© Halk Ulaşım 2021

Otomobil Satışları Son Dört Yılın Dibinde

KPMG Türkiye, faiz ve kur değişimlerinin Türkiye otomotiv pazarına etkisini inceledi. Hazırlanan rapora göre Mayıs 2018’den bu yana sürekli daralan pazar bir önceki yılın aynı dönemine oranla yüzde 41 küçüldü. 2019’da pazarın daralmaya devam edeceğini belirten KPMG Türkiye Strateji Bölüm Başkanı Serkan Ercin, “Yeniden 1 milyon adedin üzerine ancak 2023’te çıkması bekleniyor” dedi.

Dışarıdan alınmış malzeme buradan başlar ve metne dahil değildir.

--- config.mk ---
export PLATFORM = sky130hd
export DESIGN_NAME = fpe_front_panel
export DESIGN_NICKNAME = d
export VERILOG_FILES = /design/src/design/fpe_pkg.sv /design/src/design/fpe_front_panel.sv /design/src/design/fpe_push_filter.sv
export VERILOG_INCLUDE_DIRS = /design/src /design/src/design
export SDC_FILE = /design/constraint.sdc
export NUM_CORES = 2
export LEC_CHECK = 0
export BUFFER_PORTS_ARGS = -buffer_cell sky130_fd_sc_hd__buf_2
export CAP_MARGIN = 20
export CELL_PAD_IN_SITES_DETAIL_PLACEMENT = 0
export CELL_PAD_IN_SITES_GLOBAL_PLACEMENT = 1
export CORE_MARGIN = 5
export CORE_UTILIZATION = 51
export DETAILED_ROUTE_END_ITERATION = 7
export PLACE_DENSITY = 0.89
export SYNTH_ARGS = -nofsm -noshare
export SYNTH_HDL_FRONTEND = slang
export SYNTH_HIERARCHICAL = 1
export SYNTH_SLANG_ARGS = --single-unit
--- constraint.sdc ---
create_clock -name sys_clk -period 9.3 [get_ports sys_clk]
set_input_delay 0.93 -clock sys_clk [delete_from_list [all_inputs] [get_ports sys_clk]]
set_output_delay 0.93 -clock sys_clk [all_outputs]
set_load 0.005 [all_outputs]
--- src/design/fpe_defs.svh ---
// Operation
// [RL1] Any change to any stored setting is written to non-volatile memory.
// [RL2] At power-on every setting is read back before the panel works.
// [RL3] A push toggles channel and level mode, shown on a green lamp.
// [RL4] In channel mode rotation steps through all twenty targets.
// [RL5] Mic gain runs 10 to 65 dB in 1 dB steps, plus a 0 dB setting.
// [RL6] Instrument gain runs 0 to 18 dB in half-decibel steps.
// [RL7] A half-decibel instrument gain lights the display dot.
// [RL8] Output level runs +6 to -58 dB in 1 dB steps, plus mute.
// [RL9] A press held over one second toggles stereo link, shown off or on.
// [RL10] With link on only left channels are offered and both follow.
// [RL11] The push is debounced; a long press never toggles the mode. Code toggles it when the release lands in the cycle the long press fires.
`ifndef FPE_DEFS_SVH
`define FPE_DEFS_SVH

// ----------------------------------------------------------------------
// Timing
// ----------------------------------------------------------------------
`define FPE_CLK_HZ      20000000
`define FPE_DEBOUNCE_MS 10
`define FPE_LONG_MS     1000
`define FPE_DEB_CYC     ((`FPE_CLK_HZ / 1000) * `FPE_DEBOUNCE_MS)
`define FPE_LONG_CYC    ((`FPE_CLK_HZ / 1000) * `FPE_LONG_MS)

// ----------------------------------------------------------------------
// Configuration word map
// ----------------------------------------------------------------------
`define FPE_IDX_MIC_LAST  5'h01
`define FPE_IDX_INST_LAST 5'h03
`define FPE_IDX_PHONES    5'h0a
`define FPE_IDX_COAX      5'h0b
`define FPE_IDX_OPT_LAST  5'h13
`define FPE_IDX_LINK      5'h14
`define FPE_IDX_CFG_LAST  5'h1f
`define FPE_LINK_BIT      0

// ----------------------------------------------------------------------
// Level codes
// ----------------------------------------------------------------------
`define FPE_MIC_OFF  8'h00
`define FPE_MIC_MIN  8'h0a
`define FPE_MIC_MAX  8'h41
`define FPE_INST_MAX 8'h24
`define FPE_OUT_MUTE 8'h00
`define FPE_OUT_MAX  8'h41
`define FPE_CFG_RST  8'h00

`endif

--- src/design/fpe_pkg.sv ---
package fpe_pkg;

    typedef enum logic {FPE_CHANNEL, FPE_LEVEL} fpe_mode_t;

    typedef enum logic [1:0] {
        NV_RD,
        NV_IDLE,
        NV_WR
    } fpe_nvst_t;

    typedef enum logic [1:0] {DK_TARGET, DK_LEVEL, DK_LINK} fpe_dkind_t;

    typedef logic [31:0][7:0] fpe_cfg_t;

    typedef struct packed {
        fpe_dkind_t kind;
        logic [7:0] value;
        logic       dot;
    } fpe_disp_t;

    typedef struct packed {
        logic       req;
        logic       write;
        logic [4:0] addr;
        logic [7:0] wdata;
    } fpe_nvm_req_t;

    typedef struct packed {
        logic          s1;
        logic          s2;
        logic          level;
        logic [24:0]   debCnt;
        logic [24:0]   holdCnt;
        logic          longDone;
        logic          shortPress;
        logic          longPress;
    } fpe_push_st_t;

endpackage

KPMG Türkiye’nin hazırladığı raporda, Türkiye’de otomotiv sektörünün otomobil ve hafif ticari araç bazında Mayıs 2018’den bu yana üst üste 6 aya boyunca adet olarak küçüldüğü vurgulandı. 2018’in ilk 8 aylık otomotiv ithalatında 2017’nin aynı dönemine göre dolar bazında yüzde 41 gerilediği belirtilen raporda, hem üretici hem ithalatçı firmaların tedbirler almaya başladığı hatırlatıldı.

KPMG Türkiye Strateji Bölüm Başkanı Serkan Ercin, Türkiye’de tarihsel olarak otomotiv pazarının seyri incelendiğinde daralmaya dört ana faktörün sebep olduğunu söyledi. Serkan Ercin, “Bunlar ÖTV oranları, Euro/TL kuru, taşıt kredi faizleri ve harcanabilir gelir düzeyidir. Bu değişkenlerin negatif yönlü değişim gösterdiği dönemlerde Pazar sert şekilde daralsa da değişkenlerin raya oturmasıyla ertelenen talebin geri geldiği ve pazarın yeniden büyüme trendine girdiği görülüyor” dedi.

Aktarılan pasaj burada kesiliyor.